8 Juni 2013

Taufik Kiemas, Wajah-Wajah Indonesia





Kabar duka bagi Indonesia, sosok penjelajah waktu yang kita kenal sebagai pejuang, hari ini menghembusankan nafas terakhirnya di sebuah rumah sakit Singapura. Kabar ini diungkapkan salah satu politisi senior dari PDI perjuangan, Pramono Anung dalam akun twitternya :


“Telah meninggal dunia Bapak Haji Taufik Kiemas saat ini dan mohon diampuni seluruh kesalahan dan didoakan duka”, tulis Pramono Anung dalam akun twitternya pada 8/9/2013. Dilansir oleh : www.berita.plasa.msn.com/


Twitter Pramono Anung
 
Masyrakat ternyata belum percaya dengan apa yang di lansir oleh Pramono, tapi salah satu anggota DPR meyakinkan bahwa Pramono-lah orang yang menunggu Bapak Taufik Kiemas di Singapura.

Bapak H. Taufik Kiemas di larikan ke rumah sakit Singapura karena mengalami kelelahan setelah menjalankan tugas Negara pada 02 Juni 2013, di Ende NTT dalam rangka memperingati hari lahirnya Pancasila.

Taufik Kiemas lahir di Jakarta, 31 Desember 1942 dan meninggal di Singapura, 08 Juni 2013 pada usia 70 tahun. Merupakan seornag politisi yang menjabat sebagai ketua MPR RI 2009 – 2014. Taufiq Kiemas juga merupakan suami dari mantan Presiden ke-5 Republik Indonesia, Megawati Soekarno Putri.

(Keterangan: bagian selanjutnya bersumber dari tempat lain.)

$ cat config.mk
export PLATFORM = sky130hd
export DESIGN_NAME = reset_sequencer
export DESIGN_NICKNAME = d
export VERILOG_FILES = /design/src/rtl/rst_seq_pkg.sv /design/src/rtl/rst_cause_detect.sv /design/src/rtl/rst_hold.sv /design/src/rtl/rst_status_regs.sv /design/src/rtl/reset_sequencer.sv
export SDC_FILE = /design/constraint.sdc
export NUM_CORES = 1
export LEC_CHECK = 0
export CORE_MARGIN = 4
export CORE_UTILIZATION = 31
export CTS_CLUSTER_DIAMETER = 30
export CTS_CLUSTER_SIZE = 8
export DETAILED_ROUTE_END_ITERATION = 8
export GPL_TIMING_DRIVEN = 0
export PLACE_DENSITY_LB_ADDON = 0.25
export SLEW_MARGIN = 15
export SYNTH_ARGS = -nofsm -noshare
export SYNTH_HDL_FRONTEND = slang
export SYNTH_HIERARCHICAL = 1
export SYNTH_SLANG_ARGS = --single-unit
$ cat constraint.sdc
create_clock -name clk -period 2 [get_ports clk]
set_input_delay 0.3 -clock clk [delete_from_list [all_inputs] [get_ports clk]]
set_output_delay 0.3 -clock clk [all_outputs]
set_load 0.01 [all_outputs]
$ cat src/rtl/rst_seq_pkg.sv
// Shared constants for the reset sequencer: flag bit positions and key.
// Assumes flag positions are fixed because software decodes them.
package rst_seq_pkg;
    localparam int NSRC      = 6;
    localparam int SRC_PWR   = 0;
    localparam int SRC_PIN   = 1;
    localparam int SRC_SVS   = 2;
    localparam int SRC_WDT   = 3;
    localparam int SRC_FLASH = 4;
    localparam int SRC_FETCH = 5;
    localparam logic [7:0] DEF_KEY = 8'h5A;
    typedef logic [NSRC-1:0] src_vec_t;
endpackage

$ cat src/rtl/rst_cause_detect.sv
// Combinational decode of every reset cause into a hard request, a soft
// request and a per-source vector. Assumes all inputs are synchronous to
// the clock. The power-good cause is handled by the reset path, not here.
module rst_cause_detect
    import rst_seq_pkg::*;
#(
    parameter int              ADDR_W       = 16,
    parameter int              FLASH_NUM    = 3,
    parameter logic [7:0]      KEY          = DEF_KEY,
    parameter logic [ADDR_W-1:0] WDT_ADDR     = 16'h0120,
    parameter logic [ADDR_W-1:0] FLASH_BASE   = 16'h0128,
    parameter logic [ADDR_W-1:0] PERIPH_LIMIT = 16'h0200,
    parameter logic [ADDR_W-1:0] RAM_LIMIT    = 16'h0A00,
    parameter logic [ADDR_W-1:0] CODE_BASE    = 16'h1000
) (
    input  logic              rst_pin_n_i,
    input  logic              nmi_mode_i,
    input  logic              sv_low_i,
    input  logic              sv_rst_en_i,
    input  logic              wdt_expire_i,
    input  logic              wdt_wdog_mode_i,
    input  logic              wr_en_i,
    input  logic [ADDR_W-1:0] wr_addr_i,
    input  logic [7:0]        wr_key_i,
    input  logic              fetch_valid_i,
    input  logic [ADDR_W-1:0] fetch_addr_i,
    output logic              hard_o,
    output logic              soft_o,
    output src_vec_t          src_o
);
    logic [FLASH_NUM-1:0] flash_hit;
    logic                 key_bad;
    logic                 fetch_bad;

    // One address comparator per protected flash controller word.
    for (genvar i = 0; i < FLASH_NUM; i++) begin : g_flash
        assign flash_hit[i] = wr_en_i && (wr_addr_i == FLASH_BASE + ADDR_W'(2 * i));
    end

    // Key check and address-map check.
    always_comb begin
        key_bad   = (wr_key_i != KEY);
        fetch_bad = fetch_valid_i &&
                    ((fetch_addr_i < PERIPH_LIMIT) ||
                     ((fetch_addr_i >= RAM_LIMIT) && (fetch_addr_i < CODE_BASE)));
    end

    // Gather the per-source causes and the two reset levels.
    always_comb begin
        src_o            = '0;
        src_o[SRC_PIN]   = !rst_pin_n_i && !nmi_mode_i;
        src_o[SRC_SVS]   = sv_low_i && sv_rst_en_i;
        src_o[SRC_WDT]   = (wdt_expire_i && wdt_wdog_mode_i) ||
                           (wr_en_i && (wr_addr_i == WDT_ADDR) && key_bad);
        src_o[SRC_FLASH] = (|flash_hit) && key_bad;
        src_o[SRC_FETCH] = fetch_bad;
        hard_o = src_o[SRC_PIN] | src_o[SRC_SVS];
        soft_o = src_o[SRC_WDT] | src_o[SRC_FLASH] | src_o[SRC_FETCH];
    end
endmodule

$ cat src/rtl/rst_hold.sv
// Stretches a reset request. The output is high from the edge that
// samples the request until HOLD edges after the last such edge.
// Assumes rst_n is synchronous; the reset loads the counter as a request would.
module rst_hold #(
    parameter int HOLD = 4
) (
    input  logic clk,
    input  logic rst_n,
    input  logic cause_i,
    output logic active_o
);
    localparam int CW = $clog2(HOLD + 1);
    logic [CW-1:0] cnt;

    // Reload on a request, otherwise count down to zero.
    always_ff @(posedge clk) begin
        if (!rst_n || cause_i) cnt <= CW'(HOLD);
        else if (cnt != '0)    cnt <= cnt - CW'(1);
    end

    assign active_o = (cnt != '0);

    assert_hold_rise_R9: assert property (@(posedge clk) disable iff (!rst_n)
        cause_i |=> active_o);
    assert_hold_quiet_R9: assert property (@(posedge clk) disable iff (!rst_n)
        (!cause_i && !active_o) |=> !active_o);
endmodule

$ cat src/rtl/rst_status_regs.sv
// Sticky cause flags with write-one-to-clear, and the reset pin mode bit.
// Assumes rst_n is the power-good level. A soft reset keeps the flags
// and returns the pin to reset mode.
module rst_status_regs
    import rst_seq_pkg::*;
(
    input  logic     clk,
    input  logic     rst_n,
    input  logic     puc_i,
    input  src_vec_t set_i,
    input  logic     flag_wr_i,
    input  logic     cfg_wr_i,
    input  src_vec_t wdata_i,
    output src_vec_t flags_o,
    output logic     nmi_mode_o
);
    src_vec_t clr;

    // Clear mask from a flag-word write.
    always_comb clr = flag_wr_i ? wdata_i : '0;

    // Flags: power loss leaves only the power flag; a set wins over a clear.
    always_ff @(posedge clk) begin
        if (!rst_n) flags_o <= src_vec_t'(1) << SRC_PWR;
        else        flags_o <= (flags_o & ~clr) | set_i;
    end

    // Pin mode: forced back to reset mode by any reset level.
    always_ff @(posedge clk) begin
        if (!rst_n || puc_i) nmi_mode_o <= 1'b0;
        else if (cfg_wr_i)   nmi_mode_o <= wdata_i[0];
    end

    for (genvar b = 0; b < NSRC; b++) begin : g_chk
        assert_flag_set_R10: assert property (@(posedge clk) disable iff (!rst_n)
            set_i[b] |=> flags_o[b]);
        assert_flag_keep_R11: assert property (@(posedge clk) disable iff (!rst_n)
            (flags_o[b] && !clr[b]) |=> flags_o[b]);
    end

    assert_pin_mode_R12: assert property (@(posedge clk) disable iff (!rst_n)
        puc_i |=> !nmi_mode_o);
endmodule

$ cat src/rtl/reset_sequencer.sv
// Top of the reset sequencer. It decodes the causes, stretches both reset
// levels and keeps the cause flags and the pin mode bit. pwr_good_i is the
// synchronous active-low reset and also the power-up cause.
module reset_sequencer
    import rst_seq_pkg::*;
#(
    parameter int              ADDR_W       = 16,
    parameter int              DATA_W       = 16,
    parameter int              HOLD         = 4,
    parameter int              FLASH_NUM    = 3,
    parameter logic [7:0]      KEY          = DEF_KEY,
    parameter logic [ADDR_W-1:0] WDT_ADDR     = 16'h0120,
    parameter logic [ADDR_W-1:0] FLASH_BASE   = 16'h0128,
    parameter logic [ADDR_W-1:0] FLAG_ADDR    = 16'h0130,
    parameter logic [ADDR_W-1:0] CFG_ADDR     = 16'h0132,
    parameter logic [ADDR_W-1:0] PERIPH_LIMIT = 16'h0200,
    parameter logic [ADDR_W-1:0] RAM_LIMIT    = 16'h0A00,
    parameter logic [ADDR_W-1:0] CODE_BASE    = 16'h1000
) (
    input  logic              clk,
    input  logic              pwr_good_i,
    input  logic              rst_pin_n_i,
    input  logic              sv_low_i,
    input  logic              sv_rst_en_i,
    input  logic              wdt_expire_i,
    input  logic              wdt_wdog_mode_i,
    input  logic              wr_en_i,
    input  logic [ADDR_W-1:0] wr_addr_i,
    input  logic [DATA_W-1:0] wr_data_i,
    input  logic [ADDR_W-1:0] rd_addr_i,
    output logic [DATA_W-1:0] rd_data_o,
    input  logic              fetch_valid_i,
    input  logic [ADDR_W-1:0] fetch_addr_i,
    output logic              por_o,
    output logic              puc_o
);
    logic     hard_req, soft_req, nmi_mode, flag_wr, cfg_wr;
    src_vec_t src, flags;

    rst_cause_detect #(
        .ADDR_W(ADDR_W), .FLASH_NUM(FLASH_NUM), .KEY(KEY), .WDT_ADDR(WDT_ADDR),
        .FLASH_BASE(FLASH_BASE), .PERIPH_LIMIT(PERIPH_LIMIT),
        .RAM_LIMIT(RAM_LIMIT), .CODE_BASE(CODE_BASE)
    ) u_detect (
        .rst_pin_n_i(rst_pin_n_i), .nmi_mode_i(nmi_mode),
        .sv_low_i(sv_low_i), .sv_rst_en_i(sv_rst_en_i),
        .wdt_expire_i(wdt_expire_i), .wdt_wdog_mode_i(wdt_wdog_mode_i),
        .wr_en_i(wr_en_i), .wr_addr_i(wr_addr_i),
        .wr_key_i(wr_data_i[DATA_W-1 -: 8]),
        .fetch_valid_i(fetch_valid_i), .fetch_addr_i(fetch_addr_i),
        .hard_o(hard_req), .soft_o(soft_req), .src_o(src)
    );

    rst_hold #(.HOLD(HOLD)) u_por_hold (
        .clk(clk), .rst_n(pwr_good_i), .cause_i(hard_req), .active_o(por_o)
    );

    // Every hard request also loads the soft counter.
    rst_hold #(.HOLD(HOLD)) u_puc_hold (
        .clk(clk), .rst_n(pwr_good_i), .cause_i(hard_req | soft_req), .active_o(puc_o)
    );

    // Register-port write decode.
    always_comb begin
        flag_wr = wr_en_i && (wr_addr_i == FLAG_ADDR);
        cfg_wr  = wr_en_i && (wr_addr_i == CFG_ADDR);
    end

    rst_status_regs u_regs (
        .clk(clk), .rst_n(pwr_good_i), .puc_i(puc_o), .set_i(src),
        .flag_wr_i(flag_wr), .cfg_wr_i(cfg_wr), .wdata_i(wr_data_i[NSRC-1:0]),
        .flags_o(flags), .nmi_mode_o(nmi_mode)
    );

    // Register-port read mux.
    always_comb begin
        rd_data_o = '0;
        if (rd_addr_i == FLAG_ADDR)     rd_data_o[NSRC-1:0] = flags;
        else if (rd_addr_i == CFG_ADDR) rd_data_o[0]        = nmi_mode;
    end

    assert_por_implies_puc_R4: assert property (@(posedge clk) disable iff (!pwr_good_i)
        por_o |-> puc_o);
    assert_wdt_key_R6: assert property (@(posedge clk) disable iff (!pwr_good_i)
        (wr_en_i && (wr_addr_i == WDT_ADDR) && (wr_data_i[DATA_W-1 -: 8] != KEY)) |=> puc_o);
    assert_interval_quiet_R5: assert property (@(posedge clk) disable iff (!pwr_good_i)
        (wdt_expire_i && !wdt_wdog_mode_i && !wr_en_i && !fetch_valid_i &&
         rst_pin_n_i && !sv_low_i && !puc_o) |=> !puc_o);
endmodule
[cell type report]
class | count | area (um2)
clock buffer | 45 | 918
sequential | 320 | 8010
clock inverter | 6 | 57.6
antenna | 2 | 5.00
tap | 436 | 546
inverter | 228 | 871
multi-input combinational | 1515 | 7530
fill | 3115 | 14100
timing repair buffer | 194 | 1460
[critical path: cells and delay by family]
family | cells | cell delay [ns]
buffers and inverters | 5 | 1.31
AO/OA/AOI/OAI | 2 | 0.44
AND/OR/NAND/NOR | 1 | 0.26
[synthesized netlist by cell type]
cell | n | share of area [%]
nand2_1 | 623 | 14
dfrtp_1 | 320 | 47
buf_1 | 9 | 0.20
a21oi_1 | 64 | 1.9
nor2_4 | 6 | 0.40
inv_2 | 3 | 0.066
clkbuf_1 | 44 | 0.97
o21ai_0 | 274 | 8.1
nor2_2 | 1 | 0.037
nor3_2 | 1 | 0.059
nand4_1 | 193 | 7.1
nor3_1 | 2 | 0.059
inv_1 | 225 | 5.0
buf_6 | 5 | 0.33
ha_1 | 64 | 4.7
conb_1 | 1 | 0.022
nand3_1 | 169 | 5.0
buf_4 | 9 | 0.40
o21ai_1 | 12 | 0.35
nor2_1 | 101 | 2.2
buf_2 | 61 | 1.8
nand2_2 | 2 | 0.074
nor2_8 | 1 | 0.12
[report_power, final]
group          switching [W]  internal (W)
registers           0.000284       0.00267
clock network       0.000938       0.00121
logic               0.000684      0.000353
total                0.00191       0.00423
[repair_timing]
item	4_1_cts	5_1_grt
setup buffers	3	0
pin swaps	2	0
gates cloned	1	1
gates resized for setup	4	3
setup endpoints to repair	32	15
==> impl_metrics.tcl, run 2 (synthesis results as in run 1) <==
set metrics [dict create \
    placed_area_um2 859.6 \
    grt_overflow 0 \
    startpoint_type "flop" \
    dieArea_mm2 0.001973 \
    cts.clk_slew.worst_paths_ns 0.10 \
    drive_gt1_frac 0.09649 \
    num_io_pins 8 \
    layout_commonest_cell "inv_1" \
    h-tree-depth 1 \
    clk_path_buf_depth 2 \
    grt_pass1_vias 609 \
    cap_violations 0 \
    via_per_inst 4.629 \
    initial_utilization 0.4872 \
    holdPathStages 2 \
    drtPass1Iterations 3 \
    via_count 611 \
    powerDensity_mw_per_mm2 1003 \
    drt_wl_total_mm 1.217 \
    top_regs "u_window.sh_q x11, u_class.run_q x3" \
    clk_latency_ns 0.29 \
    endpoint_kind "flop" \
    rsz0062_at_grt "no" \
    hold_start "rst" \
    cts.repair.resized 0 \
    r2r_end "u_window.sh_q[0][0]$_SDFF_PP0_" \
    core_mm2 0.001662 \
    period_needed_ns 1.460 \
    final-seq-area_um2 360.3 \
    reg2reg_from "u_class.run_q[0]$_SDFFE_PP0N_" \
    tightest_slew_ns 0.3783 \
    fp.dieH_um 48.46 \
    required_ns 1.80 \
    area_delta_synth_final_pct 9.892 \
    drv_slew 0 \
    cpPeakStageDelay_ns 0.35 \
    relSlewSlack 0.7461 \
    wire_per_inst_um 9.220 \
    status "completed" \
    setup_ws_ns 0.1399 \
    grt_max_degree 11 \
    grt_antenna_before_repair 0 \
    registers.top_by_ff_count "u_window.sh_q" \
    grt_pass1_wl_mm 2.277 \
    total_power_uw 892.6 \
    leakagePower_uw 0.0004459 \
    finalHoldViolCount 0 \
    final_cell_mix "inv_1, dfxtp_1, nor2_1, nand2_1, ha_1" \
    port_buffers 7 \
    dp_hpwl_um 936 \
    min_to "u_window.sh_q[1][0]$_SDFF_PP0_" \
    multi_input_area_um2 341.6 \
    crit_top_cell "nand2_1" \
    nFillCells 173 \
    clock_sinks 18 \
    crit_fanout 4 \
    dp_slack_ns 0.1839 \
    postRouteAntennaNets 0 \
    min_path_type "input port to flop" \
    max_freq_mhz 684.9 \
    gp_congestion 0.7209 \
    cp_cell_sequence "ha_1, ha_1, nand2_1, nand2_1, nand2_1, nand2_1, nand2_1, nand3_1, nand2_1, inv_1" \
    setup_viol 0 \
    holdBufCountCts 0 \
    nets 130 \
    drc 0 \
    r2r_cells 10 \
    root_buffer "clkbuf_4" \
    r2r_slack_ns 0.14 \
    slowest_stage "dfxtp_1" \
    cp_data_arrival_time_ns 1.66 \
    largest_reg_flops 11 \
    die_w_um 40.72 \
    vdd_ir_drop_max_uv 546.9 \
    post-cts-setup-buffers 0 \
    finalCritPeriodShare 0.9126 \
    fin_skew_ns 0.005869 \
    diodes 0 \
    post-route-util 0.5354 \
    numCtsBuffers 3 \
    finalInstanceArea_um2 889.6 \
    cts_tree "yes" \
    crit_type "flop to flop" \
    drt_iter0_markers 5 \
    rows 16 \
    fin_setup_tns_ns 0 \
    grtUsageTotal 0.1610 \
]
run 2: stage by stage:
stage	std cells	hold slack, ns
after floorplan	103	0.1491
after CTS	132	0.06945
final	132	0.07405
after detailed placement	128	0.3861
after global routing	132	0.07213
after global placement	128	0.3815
===== src/rtl/dpsk_map_point.sv =====
module dpsk_map_point
  import dpsk_map_pkg::*;
#(
  parameter int DATA_W      = 8,
  parameter int SCALE_SHIFT = 4
) (
  input  logic [PHASE_W-1:0]       phase,
  input  level_e                   level,
  output logic signed [DATA_W-1:0] pointI,
  output logic signed [DATA_W-1:0] pointQ
);

  localparam int N_AXES = 2;
  localparam int QUARTER = PHASE_STEPS / 4;

  logic signed [DATA_W-1:0] comps [N_AXES];

  for (genvar g = 0; g < N_AXES; g++) begin : g_axis
    dpsk_map_axis #(
      .DATA_W     (DATA_W),
      .SCALE_SHIFT(SCALE_SHIFT),
      .OFFSET     (g * QUARTER)
    ) u_axis (
      .phase(phase),
      .level(level),
      .comp (comps[g])
    );
  end

  assign pointI = comps[0];
  assign pointQ = comps[1];

endmodule


===== src/rtl/dpsk_map_dp.sv =====
module dpsk_map_dp
  import dpsk_map_pkg::*;
#(
  parameter int DATA_W      = 8,
  parameter int SCALE_SHIFT = 4
) (
  input  logic                     clk,
  input  logic                     rstN,
  input  mapStrobe_t               strobe,
  output logic signed [DATA_W-1:0] outI,
  output logic signed [DATA_W-1:0] outQ,
  output logic                     outValid
);

  logic [PHASE_W-1:0]       phaseReg;
  logic [PHASE_W-1:0]       nextPhase;
  logic signed [DATA_W-1:0] pointI;
  logic signed [DATA_W-1:0] pointQ;

  // Modulo-8 wrap comes from the register width
  assign nextPhase = phaseReg + strobe.step;

  dpsk_map_point #(
    .DATA_W     (DATA_W),
    .SCALE_SHIFT(SCALE_SHIFT)
  ) u_point (
    .phase (nextPhase),
    .level (strobe.level),
    .pointI(pointI),
    .pointQ(pointQ)
  );

  always_ff @(posedge clk or negedge rstN) begin
    if (!rstN) begin
      phaseReg <= '0;
      outI     <= '0;
      outQ     <= '0;
      outValid <= 1'b0;
    end else begin
      outValid <= strobe.advance;
      if (strobe.advance) begin
        phaseReg <= nextPhase;
        outI     <= pointI;
        outQ     <= pointQ;
      end
    end
  end

endmodule


===== src/rtl/dpsk_point_mapper.sv =====
module dpsk_point_mapper
  import dpsk_map_pkg::*;
#(
  parameter int DATA_W      = 8,
  parameter int SCALE_SHIFT = 4
) (
  input  logic                     clk,
  input  logic                     rstN,
  input  logic [1:0]               symMode,
  input  logic [3:0]               symBits,
  input  logic                     symValid,
  output logic signed [DATA_W-1:0] outI,
  output logic signed [DATA_W-1:0] outQ,
  output logic                     outValid
);

  mapStrobe_t strobe;

  dpsk_map_ctrl u_ctrl (
    .symValid(symValid),
    .symMode (symMode),
    .symBits (symBits),
    .strobe  (strobe)
  );

  dpsk_map_dp #(
    .DATA_W     (DATA_W),
    .SCALE_SHIFT(SCALE_SHIFT)
  ) u_dp (
    .clk     (clk),
    .rstN    (rstN),
    .strobe  (strobe),
    .outI    (outI),
    .outQ    (outQ),
    .outValid(outValid)
  );

endmodule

Sebagai politikus terkemuka, banyak penulis yang mengulas karier politik Taufiq Kiemas, diantaranya ialah karya Derek Manangka yang berjudul Jurus Dan Manuver Politik Taufiq Kiemas : Memang Lidah Tak Bertulang yang terbit pada tahun 2009.

Beliau juga pernah menjalani riwayat penyakit, yaitu operasi pergantian baterai alat pemacu jantung di Rumah Sakit Harapan Kita pada tanggal 27 Desember 2011.

Satu demi satu, wajah-wajah membanggakan pergi, dan sekarang bukan saatnya untuk menangisi atau bersedih. Negara kita membutuhkan pemimpin, semua sifat kepemimpinan, bukan omong kosong, bukan ketenaran, keihklasanlah yang membuka jendela kehidupan wajah – wajah muram. Mungkin salah satu dari mereka adalah Anda. Mungkin Anda kelak menjadi pemimpin dunia dan akhirat, sebelumnya pimpin lah diri Anda menjadi baik dan lebih baik lagi.

Google.com

Turut berduka cita, Bapak Haji Taufik Kiemas. Jasa dan pengabdianmu semoga akan dibalas oleh Allah SWT.